[LLVMdev] Proposal: Improved regression test support for RuntimeDyld/MCJIT.

Lang Hames lhames at gmail.com
Mon Jun 23 15:01:58 PDT 2014


Hi Everyone,

For your consideration: A proposal to improve regression test support for
RuntimeDyld.

Short version: We can make RuntimeDyld far more testable by adding a
trivial pointer-expression language that allows us to describe how memory
should look post-relocation. Jump down to "The Proposal" for details.

Long version:

Background:

For those unfamiliar with it, RuntimeDyld a component of MCJIT, LLVM's JIT
compiler infrastructure. MCJIT produces an object file in memory for each
module that is JIT'd. RuntimeDyld's job is to apply all the relocations
necessary to make the code in the object file runnable. In other words,
RuntimeDyld is acting as both the static and dynamic linker for the JIT.

The Problem:

We can't directly test RuntimeDyld at the moment. We currently infer the
correctness of RuntimeDyld indirectly from the success of the MCJIT
regression tests - if they pass, we assume RuntimeDyld must have done its
job right. That's far from an ideal. The biggest issues with it are:

(1) Each platform is testing only its own relocations and no others. I.e.
X86 testers are testing X86 relocations only. ARM testers are testing ARM
relocations only. If someone running on X86 breaks a relocation for ARM
they won't see the error in their regression test run - they'll have to
wait until an ARM buildbot breaks before they realize anything is wrong.
Fixes for platforms that you don't have access to are difficult to test -
all you can do is eyeball disassembled memory and see if everything looks
sane. This is not much fun.

(2) Relocations are produced by CodeGen from IR, rather than described
directly. That's a lot of machinery to have between the test-case and the
final result. It is difficult to know what relocations each IR regression
test is testing (and they're often incidental - we don't have a dedicated
relocation test set). This also means that if/when the code generator
produces different relocation types the existing tests will keep on passing
but will silently stop testing the thing they used to test.

The Proposal:

(1) We provide a mechanism for describing how pieces of relocated memory
should look immediately prior to execution, and then inspect the memory
rather than executing it. This addresses point (1) above: Tests for any
platform can be loaded, linked and verified on any platform. If you're
coding on X86 and you break an ARM relocation you'll know about it
immediately.

(2) RuntimeDyld test cases should be written in assembly, rather than IR.
This addresses point (2) above - we can cut the code generators out and
guarantee that we're testing what we're interested in.

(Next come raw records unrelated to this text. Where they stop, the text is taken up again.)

**src/rtl/trigger_pkg.sv**
```systemverilog
// trigger_pkg: shared types, register map and defaults for the trigger sequencer
package trigger_pkg;
  typedef enum logic [1:0] {IDLE, ARMING, RUNNING, STOPPING} state_t;
  localparam logic [2:0] A_RATE = 3'd0, A_PULSE = 3'd1, A_DELAY0 = 3'd2, A_DELAY3 = 3'd5, A_COMMIT = 3'd6;
  localparam int TRIG_MAX_RATE = 120;
  localparam int TRIG_DEF_RATE = 30;
  localparam int TRIG_DEF_PULSE = 2000;
  localparam int TRIG_STOP_GUARD = 256;
  typedef struct packed {
    logic [7:0] rate;
    logic [15:0] pulse_width;
    logic [3:0][7:0] delay;
  } trig_cfg_t;
endpackage

```
**src/rtl/trigger_sequencer_if.sv**
```systemverilog
// trigger_sequencer_if: host configuration write channel
interface trigger_sequencer_if;
  logic cfg_valid, cfg_ready, cfg_error;
  logic [2:0] cfg_addr;
  logic [15:0] cfg_data;
  modport master(output cfg_valid, cfg_addr, cfg_data, input cfg_ready, cfg_error);
  modport slave(input cfg_valid, cfg_addr, cfg_data, output cfg_ready, cfg_error);
endinterface

```
**src/rtl/trig_edge_detect.sv**
```systemverilog
// trig_edge_detect: registered rise/fall detection of the generator trigger
module trig_edge_detect (
  input  logic clk,
  input  logic rst_n,
  input  logic trig,
  output logic rise,
  output logic fall
);
  logic trig_q;
  always_ff @(posedge clk or negedge rst_n)
    if (!rst_n) trig_q <= 1'b0;
    else trig_q <= trig;
  assign rise = trig & ~trig_q;
  assign fall = ~trig & trig_q;
endmodule

```
**src/rtl/trigger_sequencer.sv**
```systemverilog
// trigger_sequencer: shadowed trigger config with frame-boundary commit and start/stop/burst sequencing
module trigger_sequencer
  import trigger_pkg::*;
#(
  parameter int MAX_FRAME_RATE = TRIG_MAX_RATE,
  parameter int DEFAULT_RATE = TRIG_DEF_RATE,
  parameter int DEFAULT_PULSE = TRIG_DEF_PULSE,
  parameter int STOP_GUARD = TRIG_STOP_GUARD
) (
  input  logic clk,
  input  logic rst_n,
  trigger_sequencer_if.slave cfg,
  input  logic cmd_start,
  input  logic cmd_stop,
  input  logic [15:0] burst_len,
  input  logic trig_mon,
  output logic gen_enable,
  output logic [7:0] gen_frame_rate,
  output logic [15:0] gen_pulse_width,
  output logic [31:0] gen_delay,
  output logic [1:0] state,
  output logic [31:0] frame_count,
  output logic cfg_pending,
  output logic done
);
  localparam int GW = $clog2(STOP_GUARD + 1);
  localparam trig_cfg_t RST_CFG = '{rate: 8'(DEFAULT_RATE), pulse_width: 16'(DEFAULT_PULSE), delay: '0};
  state_t st, st_d;
  trig_cfg_t shadow, active;
  logic [15:0] burst_q;
  logic [GW-1:0] guard;
  logic [31:0] count_inc;
  logic [1:0] di;
  logic rise, fall, wr, bad, commit, start_go, apply;
  trig_edge_detect u_edge (.clk(clk), .rst_n(rst_n), .trig(trig_mon), .rise(rise), .fall(fall));
  assign cfg.cfg_ready = ~cfg_pending;
  assign wr = cfg.cfg_valid & cfg.cfg_ready;
  assign commit = wr & cfg.cfg_addr == A_COMMIT;
  assign di = 2'(cfg.cfg_addr - A_DELAY0);
  assign bad = wr & (cfg.cfg_addr == 3'd7
    | (cfg.cfg_addr == A_RATE & (cfg.cfg_data[7:0] == 8'd0 | cfg.cfg_data[7:0] > 8'(MAX_FRAME_RATE)))
    | (cfg.cfg_addr == A_PULSE & cfg.cfg_data == 16'd0));
  assign count_inc = frame_count + 32'd1;
  assign start_go = st == IDLE & st_d == ARMING;
  // a deferred commit lands only once the current pulse has ended, or at start
  assign apply = cfg_pending & (fall | start_go);
  assign state = st;
  assign gen_frame_rate = active.rate;
  assign gen_pulse_width = active.pulse_width;
  assign gen_delay = active.delay;
  always_comb begin
    st_d = st;
    case (st)
      IDLE:     st_d = cmd_start & ~cmd_stop ? ARMING : IDLE;
      ARMING:   st_d = cmd_stop ? STOPPING : RUNNING;
      RUNNING:  st_d = cmd_stop | (rise & burst_q != 16'd0 & count_inc == 32'(burst_q)) ? STOPPING : RUNNING;
      STOPPING: st_d = ~trig_mon & guard == GW'(STOP_GUARD) ? IDLE : STOPPING;
    endcase
  end
  always_ff @(posedge clk or negedge rst_n)
    if (!rst_n) begin
      st <= IDLE;
      shadow <= RST_CFG;
      active <= RST_CFG;
      cfg_pending <= 1'b0;
      cfg.cfg_error <= 1'b0;
      done <= 1'b0;
      gen_enable <= 1'b0;
      frame_count <= '0;
      burst_q <= '0;
      guard <= '0;
    end else begin
      st <= st_d;
      cfg.cfg_error <= bad;
      done <= st == STOPPING & st_d == IDLE;
      gen_enable <= st_d == RUNNING | (gen_enable & st_d != IDLE);
      guard <= st == STOPPING & ~trig_mon ? guard + 1'b1 : '0;
      if (start_go) frame_count <= '0;
      else if (st == RUNNING & rise) frame_count <= count_inc;
      if (start_go) burst_q <= burst_len;
      if (wr & ~bad & cfg.cfg_addr == A_RATE) shadow.rate <= cfg.cfg_data[7:0];
      if (wr & ~bad & cfg.cfg_addr == A_PULSE) shadow.pulse_width <= cfg.cfg_data;
      if (wr & cfg.cfg_addr >= A_DELAY0 & cfg.cfg_addr <= A_DELAY3) shadow.delay[di] <= cfg.cfg_data[7:0];
      if ((commit & st == IDLE) | apply) active <= shadow;
      cfg_pending <= (commit & st != IDLE) | (cfg_pending & ~apply);
    end
endmodule

```
**src/flat_wrapper.sv**
```systemverilog
// flat-port wrapper written by rule: the top's interface ports become plain ports
module trigger_sequencer_flat import trigger_pkg::*;
#(
  parameter int MAX_FRAME_RATE = TRIG_MAX_RATE,
  parameter int DEFAULT_RATE = TRIG_DEF_RATE,
  parameter int DEFAULT_PULSE = TRIG_DEF_PULSE,
  parameter int STOP_GUARD = TRIG_STOP_GUARD
)
  (clk, rst_n, cmd_start, cmd_stop, burst_len, trig_mon, gen_enable, gen_frame_rate, gen_pulse_width, gen_delay, state, frame_count, cfg_pending, done, cfg_cfg_valid, cfg_cfg_addr, cfg_cfg_data, cfg_cfg_ready, cfg_cfg_error);
  trigger_sequencer_if cfg_i ();
  input  logic clk;
  input  logic rst_n;
  input  logic cmd_start;
  input  logic cmd_stop;
  input  logic [15:0] burst_len;
  input  logic trig_mon;
  output logic gen_enable;
  output logic [7:0] gen_frame_rate;
  output logic [15:0] gen_pulse_width;
  output logic [31:0] gen_delay;
  output logic [1:0] state;
  output logic [31:0] frame_count;
  output logic cfg_pending;
  output logic done;
  input wire logic [$bits(cfg_i.cfg_valid)-1:0] cfg_cfg_valid;
  input wire logic [$bits(cfg_i.cfg_addr)-1:0] cfg_cfg_addr;
  input wire logic [$bits(cfg_i.cfg_data)-1:0] cfg_cfg_data;
  output wire logic [$bits(cfg_i.cfg_ready)-1:0] cfg_cfg_ready;
  output wire logic [$bits(cfg_i.cfg_error)-1:0] cfg_cfg_error;
  assign cfg_i.cfg_valid = cfg_cfg_valid;
  assign cfg_i.cfg_addr = cfg_cfg_addr;
  assign cfg_i.cfg_data = cfg_cfg_data;
  assign cfg_cfg_ready = cfg_i.cfg_ready;
  assign cfg_cfg_error = cfg_i.cfg_error;
  trigger_sequencer #(.MAX_FRAME_RATE(MAX_FRAME_RATE), .DEFAULT_RATE(DEFAULT_RATE), .DEFAULT_PULSE(DEFAULT_PULSE), .STOP_GUARD(STOP_GUARD)) u_core (.clk(clk), .rst_n(rst_n), .cfg(cfg_i), .cmd_start(cmd_start), .cmd_stop(cmd_stop), .burst_len(burst_len), .trig_mon(trig_mon), .gen_enable(gen_enable), .gen_frame_rate(gen_frame_rate), .gen_pulse_width(gen_pulse_width), .gen_delay(gen_delay), .state(state), .frame_count(frame_count), .cfg_pending(cfg_pending), .done(done));
endmodule
```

The way to do this is to introduce a simple pointer expression language.
This should be able to express things like: "The immediate for this call
points at symbol foo".

Symbolically, what I have in mind would look something like:

        // some asm ...
# assert *(inst1 + 1) = foo
inst1:
        callq   foo
        // some asm...

Here we add the "inst1" label to give us a address from which we can get at
the immediate for the call. The " + 1" expression skips the call opcode (we
know the size of the opcode ahead of time, since this is assembly and so
target-specific).

To verify that constraints expressed in this language hold, we can add an
expression evaluator to the llvm-rtdyld utility, which is a command-line
interface to RuntimeDyld.

I find these things are easier to discuss in the concrete, so I've attached
a basic implementation of this idea. The following discussion is in terms
of my patch, but I'm very open to tweaking all this.

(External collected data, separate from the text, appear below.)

==> src/rtl/ram_loader_if.sv <==
// ram_loader_if: incoming word stream and RAM write port of the loader.
interface ram_loader_if #(
    parameter int WIDTH = 8
);
    logic             in_valid;
    logic [WIDTH-1:0] in_data;
    logic             in_ready;
    logic [WIDTH-1:0] ram_addr;
    logic [WIDTH-1:0] ram_data;
    logic             ram_we;
    modport slave  (input  in_valid, in_data, output in_ready, ram_addr, ram_data, ram_we);
    modport master (output in_valid, in_data, input  in_ready, ram_addr, ram_data, ram_we);
endinterface

==> src/rtl/ram_loader.sv <==
// ram_loader: streams words into RAM from base_addr, holding the CPU off and summing what it wrote.
module ram_loader #(
    parameter int ADDRESS_WIDTH = 4,
    parameter int WIDTH         = 8,
    parameter int MEMORY_SIZE   = 1 << ADDRESS_WIDTH
) (
    input  logic                     clk,
    input  logic                     rst,
    input  logic                     start_i,
    input  logic                     abort_i,
    input  logic [ADDRESS_WIDTH-1:0] base_addr_i,
    input  logic [ADDRESS_WIDTH-1:0] load_len_i,
    ram_loader_if.slave              bus,
    output logic                     cpu_hold_o,
    output logic                     done_o,
    output logic [WIDTH-1:0]         checksum_o
);
    localparam int RW = $clog2(MEMORY_SIZE + 1);
    typedef enum logic [1:0] {IDLE, RECV, WRITE, DONE} state_t;
    state_t                   state_q, state_d;
    logic [ADDRESS_WIDTH-1:0] ptr_q, ptr_d;
    logic [RW-1:0]            rem_q, rem_d;
    logic [WIDTH-1:0]         data_q, data_d;
    logic [WIDTH-1:0]         sum_q, sum_d;
    always_ff @(posedge clk) begin
        if (rst) begin
            state_q <= IDLE;
            ptr_q   <= '0;
            rem_q   <= '0;
            data_q  <= '0;
            sum_q   <= '0;
        end else begin
            state_q <= state_d;
            ptr_q   <= ptr_d;
            rem_q   <= rem_d;
            data_q  <= data_d;
            sum_q   <= sum_d;
        end
    end
    always_comb begin
        state_d = state_q;
        ptr_d   = ptr_q;
        rem_d   = rem_q;
        data_d  = data_q;
        sum_d   = sum_q;
        case (state_q)
            IDLE: if (start_i && !abort_i) begin
                state_d = RECV;
                ptr_d   = base_addr_i;
                rem_d   = (load_len_i == '0) ? RW'(MEMORY_SIZE) : RW'(load_len_i);
                sum_d   = '0;
            end
            RECV: begin
                if (abort_i) state_d = IDLE;
                else if (bus.in_valid) begin
                    data_d  = bus.in_data;
                    state_d = WRITE;
                end
            end
            WRITE: begin
                // the write itself always lands; abort only decides where we go next
                sum_d   = sum_q + data_q;
                ptr_d   = (ptr_q == ADDRESS_WIDTH'(MEMORY_SIZE - 1)) ? '0 : ptr_q + 1'b1;
                rem_d   = rem_q - 1'b1;
                state_d = abort_i ? IDLE : (rem_q == RW'(1)) ? DONE : RECV;
            end
            default: state_d = IDLE;
        endcase
    end
    assign bus.in_ready = state_q == RECV;
    assign bus.ram_we   = state_q == WRITE;
    assign bus.ram_addr = WIDTH'(ptr_q);
    assign bus.ram_data = data_q;
    assign cpu_hold_o   = state_q != IDLE;
    assign done_o       = (state_q == DONE) && !abort_i;
    assign checksum_o   = sum_q;
endmodule

==> src/flat_wrapper.sv <==
// flat-port wrapper written by rule: the top's interface ports become plain ports
module ram_loader_flat 
#(
    parameter int ADDRESS_WIDTH = 4,
    parameter int WIDTH         = 8,
    parameter int MEMORY_SIZE   = 1 << ADDRESS_WIDTH
)
  (clk, rst, start_i, abort_i, base_addr_i, load_len_i, cpu_hold_o, done_o, checksum_o, bus_in_valid, bus_in_data, bus_in_ready, bus_ram_addr, bus_ram_data, bus_ram_we);
  ram_loader_if #(.WIDTH(WIDTH)) bus_i ();
  input  logic clk;
  input  logic rst;
  input  logic start_i;
  input  logic abort_i;
  input  logic [ADDRESS_WIDTH-1:0] base_addr_i;
  input  logic [ADDRESS_WIDTH-1:0] load_len_i;
  output logic cpu_hold_o;
  output logic done_o;
  output logic [WIDTH-1:0] checksum_o;
  input wire logic [$bits(bus_i.in_valid)-1:0] bus_in_valid;
  input wire logic [$bits(bus_i.in_data)-1:0] bus_in_data;
  output wire logic [$bits(bus_i.in_ready)-1:0] bus_in_ready;
  output wire logic [$bits(bus_i.ram_addr)-1:0] bus_ram_addr;
  output wire logic [$bits(bus_i.ram_data)-1:0] bus_ram_data;
  output wire logic [$bits(bus_i.ram_we)-1:0] bus_ram_we;
  assign bus_i.in_valid = bus_in_valid;
  assign bus_i.in_data = bus_in_data;
  assign bus_in_ready = bus_i.in_ready;
  assign bus_ram_addr = bus_i.ram_addr;
  assign bus_ram_data = bus_i.ram_data;
  assign bus_ram_we = bus_i.ram_we;
  ram_loader #(.ADDRESS_WIDTH(ADDRESS_WIDTH), .WIDTH(WIDTH), .MEMORY_SIZE(MEMORY_SIZE)) u_core (.clk(clk), .rst(rst), .start_i(start_i), .abort_i(abort_i), .base_addr_i(base_addr_i), .load_len_i(load_len_i), .bus(bus_i), .cpu_hold_o(cpu_hold_o), .done_o(done_o), .checksum_o(checksum_o));
endmodule
==> config.mk <==
export PLATFORM = sky130hd
export DESIGN_NAME = ram_loader_flat
export DESIGN_NICKNAME = d
export VERILOG_FILES = /design/src/rtl/ram_loader_if.sv /design/src/rtl/ram_loader.sv /design/src/flat_wrapper.sv
export SDC_FILE = /design/constraint.sdc
export NUM_CORES = 1
export LEC_CHECK = 0
export CAP_MARGIN = 0
export CORE_UTILIZATION = 30
export DETAILED_ROUTE_END_ITERATION = 12
export SKIP_LAST_GASP = 1
export SLEW_MARGIN = 10
export SYNTH_ARGS = -nofsm -noshare
export SYNTH_HDL_FRONTEND = slang
export SYNTH_SLANG_ARGS = --single-unit
==> constraint.sdc <==
create_clock -name clk -period 1.85 [get_ports clk]
set_clock_uncertainty 0.15 [all_clocks]
set_input_delay 0.2775 -clock clk [delete_from_list [all_inputs] [get_ports clk]]
set_output_delay 0.2775 -clock clk [all_outputs]
set_load 0.03 [all_outputs]
==> impl_metrics.json <==
{
  "critPathLaunchType": "register",
  "cts_max_level": 1,
  "multi_input_area_um2": 953,
  "seq_area_um2": 547,
  "layout-drive-gt1-share_pct": 18.0,
  "path_max_fanout": 2,
  "cap_viol_max_count": 0,
  "syn_avg_cell_area_um2": 8.65,
  "cts_root_buf": "clkbuf_8",
  "vias_per_cell": 4.73,
  "clock_latency_ns": 0.28,
  "fmax_mhz": 554,
  "ir_drop_mv": 0.360,
  "nets": 277,
  "worst_hold_slack_ns": 0.345,
  "power.total_mw": 1.20,
  "syn_to_final_growth_pct": 44.5,
  "synth-seq-cells": 27,
  "fin_util_pct": 45.0,
  "die_w_um": 74.8,
  "grt_overflow": 0,
  "ys_seq_area_share_pct": 34.0,
  "die_area_um2": 5600,
  "post-route-period-util_pct": 97.6,
  "path_class": "reg -> reg",
  "cp.arrival_ns": 1.83,
  "layout_common_cells": "clkdlybuf4s50_1 (30), dfxtp_1 (24), nor2_1 (23)",
  "grtUsageTotal_pct": 14.7,
  "fp.dieH_um": 74.8,
  "r2r_cells": 7,
  "first_global_vias": 1385,
  "core_region_area_um2": 5110,
  "cts_tree": "yes",
  "layout_commonest_cell": "clkdlybuf4s50_1",
  "drc_errors": 0,
  "internal_power_uw": 869,
  "numCtsBuffers": 3,
  "final_cells": 314,
  "place_ws_ns": 0.0130,
  "vias": 1486,
  "end_kind": "register",
  "antenna_left": 0,
  "synthArstFlopShare_pct": 0,
  "cts.clk_slew.worst_paths_ns": 0.10,
  "synth_edf_count": 0,
  "gp_congestion": 0.768,
  "drt_wl_total_um": 3760,
  "cts_sinks": 27,
  "startpoint": "u_core.bus.ram_data[0]",
  "cp_data_required_time_ns": 1.87,
  "antennaDiodeCount": 0,
  "setup_violations": 0,
  "initial_core_util_pct": 31.2,
  "crit_end": "u_core.checksum_o[6]",
  "portBuffers": 44,
  "dpl.hpwl_um": 2860,
  "syn_area_um2": 1590,
  "r2r_end": "u_core.checksum_o[6]",
  "seqPwrFrac_pct": 51.1,
  "p_clk_share_pct": 30.0,
  "dpl.cell_count": 310,
  "drv_slew": 0,
  "netlist_instances": 184,
  "rrSetupSlack_ns": 0.04,
  "drt_iter0_drc": 72,
  "ys_types": 44,
  "powerDensity_nw_per_um2": 523,
  "routedWlPerCell_um": 12.0,
  "firstDrtPassIters": 7,
  "yosys_warnings": 0,
  "cts_buffer_depth": 2,
  "p_sw_share_pct": 27.7,
  "p_leak_nw": 1.04,
  "fillers": 535,
  "hold_viol": 0,
  "grt_pass1_wl_um": 6360,
  "rows": 26,
  "pin_count": 49,
  "outcome": "complete, no violations",
  "grt_max_degree": 18,
  "period_needed_ns": 1.81,
  "r2r-start": "u_core.bus.ram_data[0]",
  "hold_class": "reg -> reg",
  "synth_flop_cell": "dfxtp_1",
  "fin_ws_ns": 0.0448,
  "rsz0062_at_grt": "yes",
  "grt_antenna_before_repair": 0,
  "p_switching_uw": 333,
  "power.share.combinational_pct": 18.9
}
logic make-up after synthesis:
group	Yosys count	share of synthesized area, %
buffers and inverters	19	7.39
xor gates and xnor gates	5	2.75
other	1	0.236
muxes	8	5.03
AOI/OAI and AO/OA	46	19.2
DFF	27	34.0
adders and majority gates	11	9.12
and+or+nand+nor	67	22.3
stage by stage:
stage | area [um2] | TNS (ns)
after floorplan | 1620 | 0
after global placement | 2230 | 0
after detailed placement | 2230 | 0
after CTS | 2280 | -0.00178
after global routing | 2300 | -0.0390
final | 2300 | 0
worst max-delay path, cell delays in order, from the launching register on:
cell and delay [ns]:
dfxtp_4 0.36, ha_2 0.19, fa_2 0.34, a21o_1 0.17, a21oi_2 0.16, o211ai_1 0.11
xnor2_1 0.14, o22ai_1 0.09
cell usage after synthesis, types with 5 or more instances:
cell type	count	area, um2
nand2_1	10	37.5
nand3_1	7	35.0
inv_1	6	22.5
a21oi_1	12	60.1
buf_4	6	45.0
nor3_1	7	35.0
mux2i_1	8	80.1
ha_1	10	125
nor2_1	23	86.3
a22oi_1	5	37.5
o21ai_0	8	40.0
dfxtp_1	27	541
power by group through the flow:
stage	Clock, mW	Combinational (mW)	Sequential, mW
2_1_floorplan	0	0.111	0.641
3_3_place_gp	0	0.230	0.627
3_5_place_dp	0	0.230	0.628
4_1_cts	0.379	0.230	0.615
5_1_grt	0.403	0.249	0.618
6_report	0.361	0.227	0.614
worst min-delay path by stage:
stage / start / end / cells past startpoint
after floorplan: abort_i / u_core.state_q[1] / 1
after global placement: u_core.rem_q[4] / u_core.rem_q[4] / 2
after detailed placement: u_core.rem_q[4] / u_core.rem_q[4] / 2
after CTS: u_core.rem_q[4] / u_core.rem_q[4] / 2
after global routing: u_core.rem_q[4] / u_core.rem_q[4] / 2
final: u_core.rem_q[4] / u_core.rem_q[4] / 2
metal layers:
metal / wire length, um / global-route usage (%) / vias to the layer above
li1: - / - / 774
met1: 1890 / 20.2 / 683
met2: 1720 / 23.6 / 27
met3: 132 / 2.95 / 2
met4: 22 / 3.77 / 0
met5: 0 / 0 / -
cell type report:
type | count | area share, %
Clock buffer | 3 | 1.80
Clock inverter | 1 | 0.381
Timing Repair Buffer | 66 | 27.8
Tap cell | 70 | 3.81
Multi-Input combinational cell | 141 | 41.5
Sequential cell | 27 | 23.8
Inverter | 6 | 0.979
flip-flops by register name, summed over array words and instances (netlist names):
| register | flops |
|---|---|
| u_core.checksum_o | 8 |
| u_core.bus.ram_data | 8 |
| u_core.state_q | 2 |
| u_core.rem_q | 5 |
| u_core.ptr_q | 4 |
timing repair:
| action | 4_1_cts | 5_1_grt |
|---|---|---|
| resized for setup | 6 | 8 |
| pin swaps | 4 | 2 |
| setup endpoints to repair | 6 | 9 |
| hold buffers | 0 | 0 |
| buffers inserted | 0 | 0 |
No activity file was read; power rests on OpenSTA's default activity.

The language I've implemented is:

test = expr '=' expr

expr = '*{' number '}' load_addr_expr
     | binary_expr
     | '(' expr ')'
     | symbol
     | number

load_addr_expr = symbol
               | '(' symbol '+' number ')'
               | '(' symbol '-' number ')'

binary_expr = expr '+' expr
            | expr '-' expr
            | expr '&' expr
            | expr '|' expr
            | expr '<<' expr
            | expr '>>' expr

This expression language supports simple pointer arithmetic, shifting,
masking and loading. All values are internally held as 64-bit unsigneds,
since RuntimeDlyd is designed to support cross-platform linking, including
linking for 64-bit targets from a 32-bit host. I think the only stand-out
wart is the *{#size}<addr> syntax for loads. This comes from the fact that
immediates aren't always 64-bits, so it's not safe to do a 64-bit load: you
could read past the end of allocated memory. The #size field indicates how
many bytes to read.

This patch adds a "-verify" option to llvm-rtdyld to attach the expression
evaluator to a RuntimeDyld instance after linking. When -verify is passed,
llvm-rtdyld does not execute any code. Files containing rules are passed
via "-check=<filename>" arguments, and rules are read from any line
prefixed with the string "# rtdyld-check: ". The intended workflow is
modeled on the FileCheck regression tests.

Here's an example of what a test case for a test for an x86-64 PC-relative
MACHO_VANILLA relocation would look like:

; RUN: clang -triple x86_64-apple-macosx10.9.0 -c -o foo.o %s
; RUN: llvm-rtdyld -verify -check=foo.s foo.o
; RUN: rm foo.o
;
; Test an x86-64 PC-relative MACHO_VANILLA relocation.

        .text
        .globl  bar
        .align  16, 0x90
bar:
        retq

        .globl  foo
        .align  16, 0x90
foo:
# rtdyld-check: *{4}(inst1 - 4) = (bar - inst1) & 0xffffffff
        callq   bar
inst1:
        retq


With this system, we could write targeted regression tests for every
relocation type on every platform, and test them on any system. Failures
would immediately identify which target and relocation type broke.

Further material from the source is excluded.